What follows belongs to an exercise in optimizing a design on an open flow for a short achievable clock period and few clock cycles; a production flow would make more cautious choices. In this exercise RTL edits were held to simulation tests only and were not proved equivalent to the original. Power figures rest on the tool's default switching activity, not on a simulated workload.

$ cat run.sh
#!/bin/bash
# synth_recipe.tcl (not shown) runs the flow's synth.tcl, then flattens the netlist and writes it again
# the make line also repeats each setting of config.mk as NAME=value (left out here)
make -C /OpenROAD-flow-scripts/flow DESIGN_CONFIG=/design/flow/config.mk WORK_HOME=/design/flow/orfs CLKGATE_MAP_FILE= SYNTH_SCRIPT=/design/flow/synth_recipe.tcl finish
$ cat config.mk
export PLATFORM = sky130hd
export DESIGN_NAME = cpu
export DESIGN_NICKNAME = cpu
export VERILOG_FILES = /design/flow/design.v
export SDC_FILE = /design/flow/constraint.sdc
export NUM_CORES = 4
export LEC_CHECK = 0
export CAP_MARGIN = 20
export CORE_MARGIN = 2
export CORE_UTILIZATION = 30
export SETUP_SLACK_MARGIN = 5
export SLEW_MARGIN = 20
$ cat constraint.sdc
create_clock -name core_clock -period 12.0 [get_ports {clock}]
set_input_delay 2.4000 -clock core_clock [delete_from_list [all_inputs] [get_ports {clock}]]
set_output_delay 2.4000 -clock core_clock [all_outputs]
set_load 0.01 [all_outputs]
$ cat design.v
module cpu(
    input  wire        clock,
    input  wire        reset,
    output wire [31:0] mem_addr,
    output wire        mem_wr,
    output wire [31:0] mem_wdata,
    input  wire [31:0] mem_rdata
);
    localparam QN = 6;
    localparam PRED_BNE = 0;
    reg  [31:0] fpc;
    reg         s1_v, s2_v;
    reg  [31:0] s1_pc4, s2_pc4;
    reg  [31:0] s1_pc, s2_pc;
    reg         s1_bp, s2_bp;
    localparam BN = 64;
    reg         bt_v   [0:BN-1];
    reg  [25:0] bt_tag [0:BN-1];
    reg  [31:0] bt_tgt [0:BN-1];
    reg  [31:0] q_ir  [0:QN-1];
    reg  [31:0] q_pc4 [0:QN-1];
    reg  [31:0] q_pc  [0:QN-1];
    reg         q_bp  [0:QN-1];
    reg  [10:0] q_pd  [0:QN-1];      
    reg  [2:0]  q_cnt;
    reg         dreq, dwr;
    reg  [31:0] daddr;
    reg  [31:0] wmerge;
    reg  [1:0]  sbs;
    reg  [31:0] sb_b;
    reg         sb_h;
    reg  [1:0]  xst;
    reg  [7:0]  xvq;
    reg  [31:0] hi, lo, epc;
    reg         ex_v;
    reg  [2:0]  ex_fn;
    reg  [1:0]  ex_sht;
    reg         ex_shv;
    reg  [4:0]  ex_sa;
    reg         ex_ovf;
    reg         ex_alu;
    reg  [4:0]  ex_dst;
    reg  [31:0] ex_a, ex_b;
    reg  [1:0]  ex_fa, ex_fb;
    reg  [31:0] ex_pc4, ex_btgt;
    reg         ex_pred;
    reg  [31:0] ex_pc;
    reg         ex_bp, ex_jj;
    reg  [1:0]  ex_brt;
    reg         ex_br, ex_jr, ex_rte, ex_ld, ex_sw, ex_shb, ex_hsel, ex_sram;
    reg         ex_mult, ex_div, ex_divm, ex_undef;
    reg  [1:0]  ex_ltype;
    reg  [1:0]  ex_cyc;
    reg  [4:0]  sram_amt;
    reg  [31:0] dv_b;
    reg  [31:0] wb_q, ld_q;
    reg         ld1_v, ld2_v;
    reg  [4:0]  ld1_rd, ld2_rd;
    reg  [1:0]  ld1_t, ld2_t;
    wire [31:0] rf [0:31];
    wire        mul_busy, mul_fin, div_busy, div_fin;
    wire [63:0] mul_prod;
    wire [31:0] div_q, div_r;
    wire        md_busy = mul_busy | div_busy;
    wire        h_v   = (q_cnt != 3'd0);
    wire [31:0] h_ir  = q_ir[0];
    wire [31:0] h_pc4 = q_pc4[0];
    wire [31:0] h_pc  = q_pc[0];
    wire        h_bp  = q_bp[0];
    wire [10:0] h_pd  = q_pd[0];
    wire        p_use_rs = h_pd[10];
    wire        p_use_rt = h_pd[9];
    wire        p_wr     = h_pd[8];
    wire [4:0]  p_dst    = h_pd[7:3];
    wire        p_mem    = h_pd[2];
    wire        p_divm   = h_pd[1];
    wire        p_md     = h_pd[0];
    wire [5:0]  op  = h_ir[31:26];
    wire [5:0]  fn  = h_ir[5:0];
    wire [4:0]  rs  = h_ir[25:21];
    wire [4:0]  rt  = h_ir[20:16];
    wire [4:0]  rd  = h_ir[15:11];
    wire [4:0]  sa  = h_ir[10:6];
    wire [15:0] imm = h_ir[15:0];
    wire [31:0] simm = {{16{imm[15]}}, imm};
    wire isR     = (op == 6'h00);
    wire d_add   = isR & (fn == 6'h20);
    wire d_sub   = isR & (fn == 6'h22);
    wire d_and   = isR & (fn == 6'h24);
    wire d_slt   = isR & (fn == 6'h2a);
    wire d_sll   = isR & (fn == 6'h00);
    wire d_srl   = isR & (fn == 6'h02);
    wire d_sra   = isR & (fn == 6'h03);
    wire d_sllv  = isR & (fn == 6'h04);
    wire d_srav  = isR & (fn == 6'h07);
    wire d_mult  = isR & (fn == 6'h18);
    wire d_div   = isR & (fn == 6'h1a);
    wire d_divm  = isR & (fn == 6'h05);
    wire d_mfhi  = isR & (fn == 6'h10);
    wire d_mflo  = isR & (fn == 6'h12);
    wire d_jr    = isR & (fn == 6'h08);
    wire d_rte   = isR & (fn == 6'h13);
    wire d_addi  = (op == 6'h08);
    wire d_addiu = (op == 6'h09);
    wire d_slti  = (op == 6'h0a);
    wire d_lui   = (op == 6'h0f);
    wire d_br    = (op[5:2] == 4'b0001);
    wire d_lw    = (op == 6'h23);
    wire d_lh    = (op == 6'h21);
    wire d_lb    = (op == 6'h20);
    wire d_sw    = (op == 6'h2b);
    wire d_sh    = (op == 6'h29);
    wire d_sb    = (op == 6'h28);
    wire d_sram  = (op == 6'h01);
    wire d_jal   = (op == 6'h03);
    wire d_j     = (op == 6'h02);
    wire d_ld    = d_lw | d_lh | d_lb;
    wire d_known = isR | d_addi | d_addiu | d_slti | d_lui | d_br | d_ld |
                   d_sw | d_sh | d_sb | d_sram | d_j | d_jal;
    wire d_undef = ~d_known;
    wire d_shimm = d_sll | d_srl | d_sra;
    wire d_shv   = d_sllv | d_srav;
    wire d_ralu  = d_add | d_sub | d_and | d_slt | d_shimm | d_shv | d_mfhi | d_mflo;
    wire d_iimm  = d_addi | d_addiu | d_slti;
    wire d_alu   = d_ralu | d_iimm | d_lui | d_jal;
    wire d_mem   = d_ld | d_sw | d_sh | d_sb | d_sram;
    wire d_use_rs = d_add | d_sub | d_and | d_slt | d_shv | d_mult | d_div | d_divm |
                    d_jr | d_iimm | d_br | d_mem;
    wire d_use_rt = d_add | d_sub | d_and | d_slt | d_shimm | d_shv | d_mult | d_div |
                    d_divm | d_br | d_sw | d_sh | d_sb | d_sram;
    wire d_wr    = d_alu | d_ld | d_sram;
    wire [4:0] d_dst = d_ralu ? rd : (d_jal ? 5'd31 : rt);
    wire d_md    = d_mult | d_div | d_divm | d_mfhi | d_mflo;
    wire d_bpred = d_br & (imm[15] | (PRED_BNE != 0 && op[1:0] == 2'b01));
    wire d_pred  = d_bpred & ~h_bp;      
    wire [31:0] id_jtgt = {h_pc4[31:28], rt, rs, imm, 2'b00};
    wire [31:0] rfa = rf[rs];
    wire [31:0] rfb = rf[rt];
    wire [31:0] id_btgt, id_addr;
    wire        id_c0, id_c1;
    pfx_add #(32) u_btgt (.a(h_pc4), .b({simm[29:0], 2'b00}), .ci(1'b0), .s(id_btgt), .co(id_c0));
    pfx_add #(32) u_addr (.a(rfa), .b(simm), .ci(1'b0), .s(id_addr), .co(id_c1));
    wire ex_last  = ~(ex_sram | ex_divm) | (ex_cyc == 2'd3);
    wire sb_pend  = (ex_v & ex_shb) | (sbs == 2'd1) | (sbs == 2'd2);
    wire ex_adv   = (xst == 2'd0) & (~ex_v | ex_last);
    wire ex_wen   = ex_v & (ex_alu | (ex_sram & (ex_cyc == 2'd3)));
    wire ld0_v    = ex_v & ex_ld;
    wire hz_rs_p  = (ld0_v & (ex_dst == rs)) | (ld1_v & (ld1_rd == rs));
    wire hz_rt_p  = (ld0_v & (ex_dst == rt)) | (ld1_v & (ld1_rd == rt));
    wire hz_ds_p  = (ld0_v & (ex_dst == p_dst)) | (ld1_v & (ld1_rd == p_dst));
    wire fa_alu   = ex_wen & (ex_dst == rs);
    wire fb_alu   = ex_wen & (ex_dst == rt);
    wire fa_ld    = ld2_v & (ld2_rd == rs);
    wire fb_ld    = ld2_v & (ld2_rd == rt);
    wire md_bz    = md_busy | (ex_v & (ex_mult | ex_div | ex_divm));
    wire stall = ~ex_adv
               | (p_use_rs & hz_rs_p) | (p_use_rt & hz_rt_p) | (p_wr & hz_ds_p)
               | (p_mem & (fa_alu | fa_ld))
               | (p_divm & (fa_alu | fa_ld | fb_alu | fb_ld))
               | (p_md & md_bz)
               | ((p_mem | p_divm) & sb_pend);
    wire id_go = h_v & ~stall;           
    wire [31:0] a_f = ex_fa[1] ? wb_q : (ex_fa[0] ? ld_q : ex_a);
    wire [31:0] b_f = ex_fb[1] ? wb_q : (ex_fb[0] ? ld_q : ex_b);
    wire [31:0] sum, dif;
    wire        sum_c, dif_c;
    pfx_add #(32) u_sum (.a(a_f), .b(b_f),  .ci(1'b0), .s(sum), .co(sum_c));
    pfx_add #(32) u_dif (.a(a_f), .b(~b_f), .ci(1'b1), .s(dif), .co(dif_c));
    wire ovf_add = (a_f[31] == b_f[31]) & (sum[31] != a_f[31]);
    wire ovf_sub = (a_f[31] != b_f[31]) & (dif[31] != a_f[31]);
    wire lt  = dif[31] ^ ovf_sub;
    wire eq  = (a_f == b_f);
    wire gt  = ~lt & ~eq;
    wire [31:0] sh_src = ex_shv ? a_f : b_f;
    wire [4:0]  sh_amt = ex_shv ? b_f[4:0] : ex_sa;
    reg  [31:0] sh_out;
    always @(*) begin
        case (ex_sht)
            2'd0:    sh_out = sh_src << sh_amt;
            2'd1:    sh_out = sh_src >> sh_amt;
            default: sh_out = $signed(sh_src) >>> sh_amt;
        endcase
    end
    reg [31:0] alu_out;
    always @(*) begin
        case (ex_fn)
            3'd0:    alu_out = sum;
            3'd1:    alu_out = dif;
            3'd2:    alu_out = a_f & b_f;
            3'd3:    alu_out = {31'd0, lt};
            3'd4:    alu_out = b_f;
            default: alu_out = sh_out;
        endcase
    end
    wire [31:0] sram_out = $signed(ex_b) >>> sram_amt;
    wire [31:0] ex_res = ex_sram ? sram_out : alu_out;
    wire ovf = ex_fn[0] ? ovf_sub : ovf_add;
    reg  taken;
    always @(*) begin
        case (ex_brt)
            2'd0: taken = eq;
            2'd1: taken = ~eq;
            2'd2: taken = ~gt;
            default: taken = gt;
        endcase
    end
    wire divm_x = ex_divm & (ex_cyc == 2'd3) & ((dv_b == 32'd0) | (ex_b == 32'd0));
    wire x_ovf  = ex_alu & ex_ovf & ovf;
    wire x_div0 = (ex_div & (b_f == 32'd0)) | divm_x;
    wire exc    = ex_v & (x_ovf | x_div0 | ex_undef);
    wire [7:0] xvec = ex_undef ? 8'd253 : (x_ovf ? 8'd254 : 8'd255);
    wire bp_bad = ex_bp & ~ex_br & ~ex_jj;
    wire redir  = ex_v & ((ex_br & (taken != ex_pred)) | ex_jr | ex_rte | bp_bad);
    wire [31:0] redir_tgt = ex_jr ? a_f : (ex_rte ? epc : (ex_pred ? ex_pc4 : ex_btgt));
    wire kill   = redir | exc;
    wire issue  = id_go & ~kill;          
    wire id_red = id_go & d_pred;         
    wire [3:0] inflight = {3'b000, s1_v} + {3'b000, s2_v};
    wire room     = ({1'b0, q_cnt} + inflight) < QN;
    wire fetch_go = ~dreq & room & (xst == 2'd0);
    wire [31:0] fpc4;
    wire        fpc_c;
    pfx_add #(32) u_fpc4 (.a(fpc), .b(32'd4), .ci(1'b0), .s(fpc4), .co(fpc_c));
    wire enq      = s2_v;
    wire [10:0] pd_in;
    mips_pdec u_pdec (.ir(mem_rdata), .pd(pd_in));
    wire enq_j    = s2_v & ~s2_bp & (mem_rdata[31:27] == 5'b00001);
    wire [5:0]  bt_i   = fpc[7:2];
    wire        bt_hit = bt_v[bt_i] & (bt_tag[bt_i] == {fpc[31:8], fpc[1:0]});
    wire [31:0] bt_t   = bt_tgt[bt_i];
    wire        bt_ins_d = ex_v & ((ex_br & taken) | ex_jj);
    wire        bt_del_d = ex_v & ex_bp & ~(ex_br & taken) & ~ex_jj;
    reg         bt_ins, bt_del;
    reg  [31:0] bt_wpc, bt_wtg;
    wire [5:0]  bt_wi  = bt_wpc[7:2];
    wire [31:0] j_tgt = {s2_pc4[31:28], mem_rdata[20:16], mem_rdata[25:21], mem_rdata[15:0], 2'b00};
    wire any_red  = kill | id_red | enq_j;
    wire xfin     = (xst == 2'd3);
    wire deq = id_go;
    wire [2:0] cnt_after_deq = q_cnt - {2'b00, deq};
    integer k;
    always @(posedge clock or posedge reset) begin
        if (reset) begin
            fpc <= 32'd0;
            s1_v <= 1'b0; s2_v <= 1'b0;
            s1_pc4 <= 32'd0; s2_pc4 <= 32'd0;
            s1_pc <= 32'd0; s2_pc <= 32'd0; s1_bp <= 1'b0; s2_bp <= 1'b0;
            q_cnt <= 3'd0;
            for (k = 0; k < QN; k = k + 1) begin
                q_ir[k]  <= 32'd0;
                q_pc4[k] <= 32'd0;
                q_pc[k]  <= 32'd0;
                q_bp[k]  <= 1'b0;
                q_pd[k]  <= 11'd0;
            end
        end else begin
            if (kill)
                fpc <= exc ? fpc : redir_tgt;
            else if (xfin)
                fpc <= {24'd0, mem_rdata[7:0]};
            else if (id_red)
                fpc <= id_btgt;
            else if (enq_j)
                fpc <= j_tgt;
            else if (fetch_go)
                fpc <= bt_hit ? bt_t : fpc4;
            s1_v   <= fetch_go & ~any_red;
            s1_pc4 <= fpc4;
            s1_pc  <= fpc;
            s1_bp  <= bt_hit;
            s2_pc  <= s1_pc;
            s2_bp  <= s1_bp;
            s2_v   <= s1_v & ~any_red;
            s2_pc4 <= s1_pc4;
            if (kill | id_red)
                q_cnt <= 3'd0;
            else
                q_cnt <= cnt_after_deq + {2'b00, enq};
            for (k = 0; k < QN; k = k + 1) begin
                if (enq && cnt_after_deq == k) begin
                    q_ir[k]  <= mem_rdata;
                    q_pc4[k] <= s2_pc4;
                    q_pc[k]  <= s2_pc;
                    q_bp[k]  <= s2_bp;
                    q_pd[k]  <= pd_in;
                end else if (deq && k < QN - 1) begin
                    q_ir[k]  <= q_ir[k+1];
                    q_pc4[k] <= q_pc4[k+1];
                    q_pc[k]  <= q_pc[k+1];
                    q_bp[k]  <= q_bp[k+1];
                    q_pd[k]  <= q_pd[k+1];
                end
            end
        end
    end
    always @(posedge clock or posedge reset) begin
        if (reset) begin
            ex_v <= 1'b0;
            ex_fn <= 3'd0; ex_sht <= 2'd0; ex_shv <= 1'b0; ex_sa <= 5'd0;
            ex_ovf <= 1'b0; ex_alu <= 1'b0; ex_dst <= 5'd0;
            ex_a <= 32'd0; ex_b <= 32'd0; ex_fa <= 2'd0; ex_fb <= 2'd0;
            ex_pc4 <= 32'd0; ex_btgt <= 32'd0; ex_pred <= 1'b0; ex_brt <= 2'd0;
            ex_pc <= 32'd0; ex_bp <= 1'b0; ex_jj <= 1'b0;
            ex_br <= 1'b0; ex_jr <= 1'b0; ex_rte <= 1'b0; ex_ld <= 1'b0; ex_sw <= 1'b0;
            ex_shb <= 1'b0; ex_hsel <= 1'b0; ex_sram <= 1'b0;
            ex_mult <= 1'b0; ex_div <= 1'b0; ex_divm <= 1'b0; ex_undef <= 1'b0;
            ex_ltype <= 2'd0; ex_cyc <= 2'd0;
        end else if (ex_adv) begin
            ex_v    <= issue;
            ex_cyc  <= 2'd0;
            ex_fn   <= (d_add | d_addi | d_addiu) ? 3'd0 :
                       d_sub ? 3'd1 : d_and ? 3'd2 : (d_slt | d_slti) ? 3'd3 :
                       (d_shimm | d_shv) ? 3'd5 : 3'd4;
            ex_sht  <= (d_sll | d_sllv) ? 2'd0 : d_srl ? 2'd1 : 2'd2;
            ex_shv  <= d_shv;
            ex_sa   <= sa;
            ex_ovf  <= d_add | d_sub | d_addi;
            ex_alu  <= d_alu;
            ex_dst  <= d_dst;
            ex_a    <= rfa;
            ex_b    <= d_lui  ? {imm, 16'd0} :
                       d_jal  ? h_pc4 :
                       d_mfhi ? hi :
                       d_mflo ? lo :
                       d_iimm ? simm : rfb;
            ex_fa   <= {fa_alu, fa_ld & ~fa_alu};
            ex_fb   <= (d_lui | d_jal | d_mfhi | d_mflo | d_iimm) ? 2'b00 : {fb_alu, fb_ld & ~fb_alu};
            ex_pc4  <= h_pc4;
            ex_btgt <= (d_j | d_jal) ? id_jtgt : id_btgt;
            ex_pred <= d_bpred | h_bp;
            ex_pc   <= h_pc;
            ex_bp   <= h_bp;
            ex_jj   <= d_j | d_jal;
            ex_brt  <= op[1:0];
            ex_br   <= d_br;
            ex_jr   <= d_jr;
            ex_rte  <= d_rte;
            ex_ld   <= d_ld;
            ex_sw   <= d_sw;
            ex_shb  <= d_sh | d_sb;
            ex_hsel <= d_sh;
            ex_sram <= d_sram;
            ex_mult <= d_mult;
            ex_div  <= d_div;
            ex_divm <= d_divm;
            ex_undef <= d_undef;
            ex_ltype <= d_lw ? 2'd0 : d_lh ? 2'd1 : 2'd2;
        end else begin
            if (ex_v) begin
                ex_cyc <= ex_cyc + 2'd1;
                ex_a   <= a_f;
                ex_b   <= b_f;
                ex_fa  <= 2'd0;
                ex_fb  <= 2'd0;
            end
        end
    end
    wire iss_port = issue & (d_mem | d_divm);
    wire [31:0] ld_data = (ld2_t == 2'd0) ? mem_rdata :
                          (ld2_t == 2'd1) ? {16'd0, mem_rdata[15:0]} : {24'd0, mem_rdata[7:0]};
    always @(posedge clock or posedge reset) begin
        if (reset) begin
            dreq <= 1'b0; dwr <= 1'b0; daddr <= 32'd0; wmerge <= 32'd0;
            xst <= 2'd0; xvq <= 8'd0;
            sbs <= 2'd0; sb_b <= 32'd0; sb_h <= 1'b0;
            hi <= 32'd0; lo <= 32'd0; epc <= 32'd0;
            sram_amt <= 5'd0; dv_b <= 32'd0;
            wb_q <= 32'd0; ld_q <= 32'd0;
            ld1_v <= 1'b0; ld2_v <= 1'b0; ld1_rd <= 5'd0; ld2_rd <= 5'd0;
            ld1_t <= 2'd0; ld2_t <= 2'd0;
        end else begin
            if (ex_v & ex_divm & (ex_cyc == 2'd0)) begin
                dreq  <= 1'b1;
                dwr   <= 1'b0;
                daddr <= ex_a;
            end else if (sbs == 2'd2) begin
                dreq  <= 1'b1;
                dwr   <= 1'b1;
            end else if (ex_adv) begin
                dreq  <= iss_port;
                dwr   <= issue & d_sw;
                if (~sb_pend)
                    daddr <= d_divm ? rfb : id_addr;
            end else begin
                dreq  <= 1'b0;
                dwr   <= 1'b0;
            end
            if (ex_v & ex_shb) begin
                sbs  <= 2'd1;
                sb_b <= b_f;
                sb_h <= ex_hsel;
            end else if (sbs != 2'd0)
                sbs  <= sbs + 2'd1;
            if (sbs == 2'd2)
                wmerge <= sb_h ? {mem_rdata[31:16], sb_b[15:0]} : {mem_rdata[31:8], sb_b[7:0]};
            if (xst == 2'd0)
                xvq <= xvec;
            if (exc)
                xst <= 2'd1;
            else if (xst != 2'd0 && !(xst == 2'd1 && dreq))
                xst <= xst + 2'd1;      
            if (exc)
                epc <= ex_pc;
            if (ex_v & ex_sram & (ex_cyc == 2'd2))
                sram_amt <= mem_rdata[4:0];
            if (ex_v & ex_divm & (ex_cyc == 2'd2))
                dv_b <= mem_rdata;
            ld1_v  <= ex_v & ex_ld;
            ld1_rd <= ex_dst;
            ld1_t  <= ex_ltype;
            ld2_v  <= ld1_v;
            ld2_rd <= ld1_rd;
            ld2_t  <= ld1_t;
            wb_q   <= ex_res;
            ld_q   <= ld_data;
            if (mul_fin) begin
                hi <= mul_prod[63:32];
                lo <= mul_prod[31:0];
            end else if (div_fin) begin
                hi <= div_r;
                lo <= div_q;
            end
        end
    end
    assign mem_addr  = dreq ? daddr : ((xst == 2'd1) ? {24'd0, xvq} : fpc);
    assign mem_wr    = dwr;
    assign mem_wdata = (sbs == 2'd3) ? wmerge : b_f;
    integer bk;
    always @(posedge clock or posedge reset) begin
        if (reset) begin
            for (bk = 0; bk < BN; bk = bk + 1) begin
                bt_v[bk]   <= 1'b0;
                bt_tag[bk] <= 26'd0;
                bt_tgt[bk] <= 32'd0;
            end
            bt_ins <= 1'b0; bt_del <= 1'b0; bt_wpc <= 32'd0; bt_wtg <= 32'd0;
        end else begin
            bt_ins <= bt_ins_d;
            bt_del <= bt_del_d;
            bt_wpc <= ex_pc;
            bt_wtg <= ex_btgt;
            for (bk = 0; bk < BN; bk = bk + 1) begin
                if (bt_ins && bt_wi == bk) begin
                    bt_v[bk]   <= 1'b1;
                    bt_tag[bk] <= {bt_wpc[31:8], bt_wpc[1:0]};
                    bt_tgt[bk] <= bt_wtg;
                end else if (bt_del && bt_wi == bk) begin
                    bt_v[bk]   <= 1'b0;
                end
            end
        end
    end
    genvar gi;
    generate
        for (gi = 0; gi < 32; gi = gi + 1) begin : g_rf
            reg [31:0] r;
            always @(posedge clock or posedge reset) begin
                if (reset)
                    r <= (gi == 29) ? 32'd227 : 32'd0;
                else if (ex_wen && ex_dst == gi)
                    r <= ex_res;
                else if (ld2_v && ld2_rd == gi)
                    r <= ld_data;
            end
            assign rf[gi] = r;
        end
    endgenerate
    wire mul_start  = ex_v & ex_mult;
    wire div_start  = ex_v & ((ex_div & (b_f != 32'd0)) |
                              (ex_divm & (ex_cyc == 2'd3) & ~divm_x));
    wire [31:0] div_b = ex_divm ? dv_b : b_f;
    mips_mul u_mul (
        .clk(clock), .rst(reset), .start(mul_start), .a(a_f), .b(b_f),
        .busy(mul_busy), .fin(mul_fin), .prod(mul_prod)
    );
    mips_div u_div (
        .clk(clock), .rst(reset), .start(div_start), .a_fw(a_f), .a_raw(mem_rdata),
        .use_raw(ex_divm), .b(div_b),
        .busy(div_busy), .fin(div_fin), .q(div_q), .r(div_r)
    );
endmodule
module mips_pdec (
    input  wire [31:0] ir,
    output wire [10:0] pd
);
    wire [5:0] op = ir[31:26];
    wire [5:0] fn = ir[5:0];
    wire isR     = (op == 6'h00);
    wire d_add   = isR & (fn == 6'h20);
    wire d_sub   = isR & (fn == 6'h22);
    wire d_and   = isR & (fn == 6'h24);
    wire d_slt   = isR & (fn == 6'h2a);
    wire d_shimm = isR & ((fn == 6'h00) | (fn == 6'h02) | (fn == 6'h03));
    wire d_shv   = isR & ((fn == 6'h04) | (fn == 6'h07));
    wire d_mult  = isR & (fn == 6'h18);
    wire d_div   = isR & (fn == 6'h1a);
    wire d_divm  = isR & (fn == 6'h05);
    wire d_mfhi  = isR & (fn == 6'h10);
    wire d_mflo  = isR & (fn == 6'h12);
    wire d_jr    = isR & (fn == 6'h08);
    wire d_iimm  = (op == 6'h08) | (op == 6'h09) | (op == 6'h0a);
    wire d_lui   = (op == 6'h0f);
    wire d_br    = (op[5:2] == 4'b0001);
    wire d_ld    = (op == 6'h23) | (op == 6'h21) | (op == 6'h20);
    wire d_st    = (op == 6'h2b) | (op == 6'h29) | (op == 6'h28);
    wire d_sram  = (op == 6'h01);
    wire d_jal   = (op == 6'h03);
    wire d_mem   = d_ld | d_st | d_sram;
    wire d_ralu  = d_add | d_sub | d_and | d_slt | d_shimm | d_shv | d_mfhi | d_mflo;
    wire d_alu   = d_ralu | d_iimm | d_lui | d_jal;
    wire use_rs  = d_add | d_sub | d_and | d_slt | d_shv | d_mult | d_div | d_divm |
                   d_jr | d_iimm | d_br | d_mem;
    wire use_rt  = d_add | d_sub | d_and | d_slt | d_shimm | d_shv | d_mult | d_div |
                   d_divm | d_br | d_st | d_sram;
    wire wr      = d_alu | d_ld | d_sram;
    wire [4:0] dst = d_ralu ? ir[15:11] : (d_jal ? 5'd31 : ir[20:16]);
    wire md      = d_mult | d_div | d_divm | d_mfhi | d_mflo;
    assign pd = {use_rs, use_rt, wr, dst, d_mem, d_divm, md};
endmodule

--

WHAT YOU SHOULD DO: Within the material, count the lines where the word "export" appears. The reply is that number and nothing more.

RESPONSE TO THE EXERCISE: 12